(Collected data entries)
**src/hdl/plp_pkg.sv**
```systemverilog
// Shared types, character codes and helpers for the properties line parser.
`default_nettype none

package plp_pkg;

  typedef enum logic [2:0] {
    PH_LINE_START,
    PH_COMMENT,
    PH_KEY,
    PH_SEP,
    PH_VALUE,
    PH_KEY_HEX,
    PH_VALUE_HEX
  } phase_t;

  localparam logic [1:0] KIND_KEY   = 2'd0;
  localparam logic [1:0] KIND_VALUE = 2'd1;
  localparam logic [1:0] KIND_END   = 2'd2;
  localparam logic [1:0] KIND_BAD   = 2'd3;

  localparam logic [15:0] CH_TAB   = 16'h0009;
  localparam logic [15:0] CH_LF    = 16'h000A;
  localparam logic [15:0] CH_FF    = 16'h000C;
  localparam logic [15:0] CH_CR    = 16'h000D;
  localparam logic [15:0] CH_SPACE = 16'h0020;
  localparam logic [15:0] CH_BANG  = 16'h0021;
  localparam logic [15:0] CH_HASH  = 16'h0023;
  localparam logic [15:0] CH_COLON = 16'h003A;
  localparam logic [15:0] CH_EQ    = 16'h003D;
  localparam logic [15:0] CH_BSL   = 16'h005C;
  localparam logic [15:0] CH_F     = 16'h0066;
  localparam logic [15:0] CH_N     = 16'h006E;
  localparam logic [15:0] CH_R     = 16'h0072;
  localparam logic [15:0] CH_T     = 16'h0074;
  localparam logic [15:0] CH_U     = 16'h0075;

  typedef struct packed {
    logic       ok;
    logic [3:0] value;
  } hex_digit_t;

  function automatic logic is_blank(input logic [15:0] c);
    return (c == CH_SPACE) || (c == CH_TAB) || (c == CH_FF);
  endfunction

  function automatic logic is_eol(input logic [15:0] c);
    return (c == CH_CR) || (c == CH_LF);
  endfunction

  function automatic hex_digit_t hex_digit(input logic [15:0] c);
    hex_digit_t d;
    d.ok    = 1'b0;
    d.value = 4'd0;
    if (c >= 16'h0030 && c <= 16'h0039) begin
      d.ok    = 1'b1;
      d.value = c[3:0];
    end else if ((c >= 16'h0061 && c <= 16'h0066) || (c >= 16'h0041 && c <= 16'h0046)) begin
      d.ok    = 1'b1;
      d.value = c[3:0] + 4'd9;
    end
    return d;
  endfunction

endpackage

`default_nettype wire

```
**src/hdl/properties_line_parser.sv**
```systemverilog
// Streaming tokenizer for the properties text format, one code unit per beat.
//
// Input channel (in_valid/in_ready): one beat carries a 16-bit code_unit or,
// with end_of_input high, the end-of-text mark (code_unit is then ignored).
// Output channel (out_valid/out_ready): one beat carries kind and unit_out:
// a decoded key unit, a decoded value unit, an entry end, or a malformed
// \u escape report. An input beat yields zero or one output beat.
//
// Timing: the tokenizer state is a small set of flags updated in the cycle
// an input beat is accepted; a result lands in a two-entry output buffer and
// is offered on the ports the next cycle if nothing is queued ahead. Throughput is
// one input beat per cycle; the buffer depth sets how long the receiver may stall
// before in_ready drops (in_ready is low only while both buffer entries are full).
//
// Reset (rst, synchronous) returns the tokenizer to the start of a line with
// no escape pending and empties the output buffer. An end_of_input beat
// closes any open entry (or reports an unfinished \u) and then puts the
// tokenizer back to the same clean state. After a malformed escape, every
// beat up to and including end_of_input produces nothing.
`default_nettype none

module properties_line_parser (
  input  wire logic        clk,
  input  wire logic        rst,
  input  wire logic        in_valid,
  output logic             in_ready,
  input  wire logic [15:0] code_unit,
  input  wire logic        end_of_input,
  output logic             out_valid,
  input  wire logic        out_ready,
  output logic [1:0]       kind,
  output logic [15:0]      unit_out
);
  import plp_pkg::*;

  // tokenizer state
  phase_t      phase, phase_next;
  logic        escape_pending, escape_pending_next;
  logic [15:0] hex_accumulator, hex_accumulator_next;
  logic [1:0]  hex_digits_seen, hex_digits_seen_next;
  logic        after_continuation, after_continuation_next;
  logic        skip_linefeed, skip_linefeed_next;
  logic        separator_seen, separator_seen_next;
  logic        error_latched, error_latched_next;
  logic        lone_backslash, lone_backslash_next;
  logic        empty_entry_pending, empty_entry_pending_next;

  // result of the current beat
  logic        r_valid;
  logic [1:0]  r_kind;
  logic [15:0] r_unit;

  // scratch for the combinational pass
  logic        go;
  logic        run_key, run_sep, run_value, run_hex;
  logic        text_en;
  logic [1:0]  text_kind;
  logic [15:0] c, esc_unit;
  hex_digit_t  hd;

  // output buffer
  logic [1:0]  count;
  logic [1:0]  slot_kind [2];
  logic [15:0] slot_unit [2];

  logic accept, push, pop;

  assign in_ready  = (count != 2'd2);
  assign accept    = in_valid && in_ready;
  assign push      = accept && r_valid;
  assign out_valid = (count != 2'd0);
  assign pop       = out_valid && out_ready;
  assign kind      = slot_kind[0];
  assign unit_out  = slot_unit[0];
  assign c         = code_unit;
  assign hd        = hex_digit(code_unit);

  always_comb begin
    phase_next               = phase;
    escape_pending_next      = escape_pending;
    hex_accumulator_next     = hex_accumulator;
    hex_digits_seen_next     = hex_digits_seen;
    after_continuation_next  = after_continuation;
    skip_linefeed_next       = skip_linefeed;
    separator_seen_next      = separator_seen;
    error_latched_next       = error_latched;
    lone_backslash_next      = lone_backslash;
    empty_entry_pending_next = empty_entry_pending;
    r_valid   = 1'b0;
    r_kind    = KIND_KEY;
    r_unit    = 16'd0;
    go        = 1'b0;
    run_key   = 1'b0;
    run_sep   = 1'b0;
    run_value = 1'b0;
    run_hex   = 1'b0;
    text_en   = 1'b0;
    text_kind = KIND_KEY;
    esc_unit  = c;

    if (end_of_input) begin
      if (!error_latched) begin
        if (phase == PH_KEY || phase == PH_SEP || phase == PH_VALUE ||
            (phase == PH_LINE_START && empty_entry_pending)) begin
          r_valid = 1'b1;
          r_kind  = KIND_END;
        end else if (phase == PH_KEY_HEX || phase == PH_VALUE_HEX) begin
          r_valid = 1'b1;
          r_kind  = KIND_BAD;
        end
      end
      phase_next               = PH_LINE_START;
      escape_pending_next      = 1'b0;
      hex_accumulator_next     = 16'd0;
      hex_digits_seen_next     = 2'd0;
      after_continuation_next  = 1'b0;
      skip_linefeed_next       = 1'b0;
      separator_seen_next      = 1'b0;
      error_latched_next       = 1'b0;
      lone_backslash_next      = 1'b0;
      empty_entry_pending_next = 1'b0;
    end else if (!error_latched) begin
      empty_entry_pending_next = 1'b0;
      go = 1'b1;
      // LF right after a CR continuation is part of that line end
      if (skip_linefeed) begin
        skip_linefeed_next = 1'b0;
        if (c == CH_LF) go = 1'b0;
      end
      // leading blanks of a continued line are dropped
      if (go && after_continuation) begin
        if (is_blank(c)) go = 1'b0;
        else after_continuation_next = 1'b0;
      end
      if (go) begin
        case (phase)
          PH_LINE_START: begin
            if (!is_blank(c) && !is_eol(c)) begin
              if (c == CH_HASH || c == CH_BANG) begin
                phase_next = PH_COMMENT;
              end else begin
                phase_next          = PH_KEY;
                separator_seen_next = 1'b0;
                escape_pending_next = 1'b0;
                lone_backslash_next = (c == CH_BSL);
                run_key             = 1'b1;
              end
            end
          end
          PH_COMMENT:   if (is_eol(c)) phase_next = PH_LINE_START;
          PH_KEY:       run_key = 1'b1;
          PH_SEP:       run_sep = 1'b1;
          PH_VALUE:     run_value = 1'b1;
          PH_KEY_HEX,
          PH_VALUE_HEX: run_hex = 1'b1;
          default:      phase_next = PH_LINE_START;
        endcase
      end

      // line ends in key, separator and value phases
      if ((run_key || run_sep || run_value) && is_eol(c)) begin
        if (!escape_pending_next) begin
          phase_next          = PH_LINE_START;
          separator_seen_next = 1'b0;
          r_valid             = 1'b1;
          r_kind              = KIND_END;
        end else if (run_key && lone_backslash_next) begin
          escape_pending_next      = 1'b0;
          lone_backslash_next      = 1'b0;
          phase_next               = PH_LINE_START;
          empty_entry_pending_next = 1'b1;
          skip_linefeed_next       = (c == CH_CR);
        end else begin
          escape_pending_next     = 1'b0;
          after_continuation_next = 1'b1;
          skip_linefeed_next      = (c == CH_CR);
        end
      end else if (run_key) begin
        if (c != CH_BSL || escape_pending_next) lone_backslash_next = 1'b0;
        if (!escape_pending_next && (c == CH_EQ || c == CH_COLON)) begin
          phase_next          = PH_SEP;
          separator_seen_next = 1'b1;
        end else if (!escape_pending_next && is_blank(c)) begin
          phase_next          = PH_SEP;
          separator_seen_next = 1'b0;
        end else begin
          text_en   = 1'b1;
          text_kind = KIND_KEY;
        end
      end else if (run_sep) begin
        if (escape_pending) begin
          phase_next = PH_VALUE;
          text_en    = 1'b1;
          text_kind  = KIND_VALUE;
        end else if (c == CH_BSL) begin
          escape_pending_next = 1'b1;
        end else if (is_blank(c)) begin
          // separator blanks skipped
        end else if ((c == CH_EQ || c == CH_COLON) && !separator_seen) begin
          separator_seen_next = 1'b1;
        end else begin
          phase_next = PH_VALUE;
          text_en    = 1'b1;
          text_kind  = KIND_VALUE;
        end
      end else if (run_value) begin
        text_en   = 1'b1;
        text_kind = KIND_VALUE;
      end

      // \u digits
      if (run_hex) begin
        if (is_eol(c)) begin
          if (!escape_pending) begin
            error_latched_next = 1'b1;
            r_valid            = 1'b1;
            r_kind             = KIND_BAD;
          end else begin
            escape_pending_next     = 1'b0;
            after_continuation_next = 1'b1;
            skip_linefeed_next      = (c == CH_CR);
          end
        end else if (escape_pending || (c != CH_BSL && !hd.ok)) begin
          error_latched_next = 1'b1;
          r_valid            = 1'b1;
          r_kind             = KIND_BAD;
        end else if (c == CH_BSL) begin
          escape_pending_next = 1'b1;
        end else begin
          hex_accumulator_next = {hex_accumulator[11:0], hd.value};
          hex_digits_seen_next = hex_digits_seen + 2'd1;
          if (hex_digits_seen == 2'd3) begin
            phase_next = (phase == PH_KEY_HEX) ? PH_KEY : PH_VALUE;
            r_valid    = 1'b1;
            r_kind     = (phase == PH_KEY_HEX) ? KIND_KEY : KIND_VALUE;
            r_unit     = {hex_accumulator[11:0], hd.value};
          end
        end
      end

      // plain or escaped text unit
      if (text_en) begin
        if (escape_pending_next) begin
          escape_pending_next = 1'b0;
          if (c == CH_U) begin
            phase_next           = (text_kind == KIND_KEY) ? PH_KEY_HEX : PH_VALUE_HEX;
            hex_accumulator_next = 16'd0;
            hex_digits_seen_next = 2'd0;
          end else begin
            case (c)
              CH_T:    esc_unit = CH_TAB;
              CH_R:    esc_unit = CH_CR;
              CH_N:    esc_unit = CH_LF;
              CH_F:    esc_unit = CH_FF;
              default: esc_unit = c;
            endcase
            r_valid = 1'b1;
            r_kind  = text_kind;
            r_unit  = esc_unit;
          end
        end else if (c == CH_BSL) begin
          escape_pending_next = 1'b1;
        end else begin
          r_valid = 1'b1;
          r_kind  = text_kind;
          r_unit  = c;
        end
      end
    end
  end

  always_ff @(posedge clk) begin
    if (rst) begin
      phase               <= PH_LINE_START;
      escape_pending      <= 1'b0;
      hex_accumulator     <= 16'd0;
      hex_digits_seen     <= 2'd0;
      after_continuation  <= 1'b0;
      skip_linefeed       <= 1'b0;
      separator_seen      <= 1'b0;
      error_latched       <= 1'b0;
      lone_backslash      <= 1'b0;
      empty_entry_pending <= 1'b0;
    end else if (accept) begin
      phase               <= phase_next;
      escape_pending      <= escape_pending_next;
      hex_accumulator     <= hex_accumulator_next;
      hex_digits_seen     <= hex_digits_seen_next;
      after_continuation  <= after_continuation_next;
      skip_linefeed       <= skip_linefeed_next;
      separator_seen      <= separator_seen_next;
      error_latched       <= error_latched_next;
      lone_backslash      <= lone_backslash_next;
      empty_entry_pending <= empty_entry_pending_next;
    end
  end

  // Two-entry output buffer; slot 0 is the head.
  always_ff @(posedge clk) begin
    if (rst) begin
      count <= 2'd0;
    end else begin
      case ({push, pop})
        2'b10:   count <= count + 2'd1;
        2'b01:   count <= count - 2'd1;
        default: count <= count;
      endcase
    end
  end

  always_ff @(posedge clk) begin
    // head takes the new beat when the buffer is, or is about to be, empty
    if (push && (count == 2'd0 || (count == 2'd1 && pop))) begin
      slot_kind[0] <= r_kind;
      slot_unit[0] <= r_unit;
    end else if (pop) begin
      slot_kind[0] <= slot_kind[1];
      slot_unit[0] <= slot_unit[1];
    end
    if (push && count == 2'd1 && !pop) begin
      slot_kind[1] <= r_kind;
      slot_unit[1] <= r_unit;
    end
  end

  // buffer never overfills
  a_count_range: assert property (@(posedge clk) disable iff (rst) count != 2'd3)
    else $error("output buffer count out of range");

  // once a bad escape is reported, nothing more until end of input
  a_error_silent: assert property (@(posedge clk) disable iff (rst)
    accept && error_latched && !end_of_input |-> !r_valid)
    else $error("result produced after malformed escape");

  // entry end and error carry a zero unit
  a_zero_unit: assert property (@(posedge clk) disable iff (rst)
    push && (r_kind == KIND_END || r_kind == KIND_BAD) |-> r_unit == 16'd0)
    else $error("nonzero unit on marker result");

  // end of input leaves a clean tokenizer
  a_eoi_clean: assert property (@(posedge clk) disable iff (rst)
    accept && end_of_input |=> phase == PH_LINE_START && !escape_pending && !error_latched)
    else $error("state not cleared after end of input");

  // digit counter idles at zero outside \u decoding
  a_hex_idle: assert property (@(posedge clk) disable iff (rst)
    phase != PH_KEY_HEX && phase != PH_VALUE_HEX |-> hex_digits_seen == 2'd0)
    else $error("hex digit count live outside escape");

endmodule

`default_nettype wire
```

» Exercise prompt
Go through the data and copy every line that includes "cycle".

» Answer box
// Timing: the tokenizer state is a small set of flags updated in the cycle
// is offered on the ports the next cycle if nothing is queued ahead. Throughput is
// one input beat per cycle; the buffer depth sets how long the receiver may stall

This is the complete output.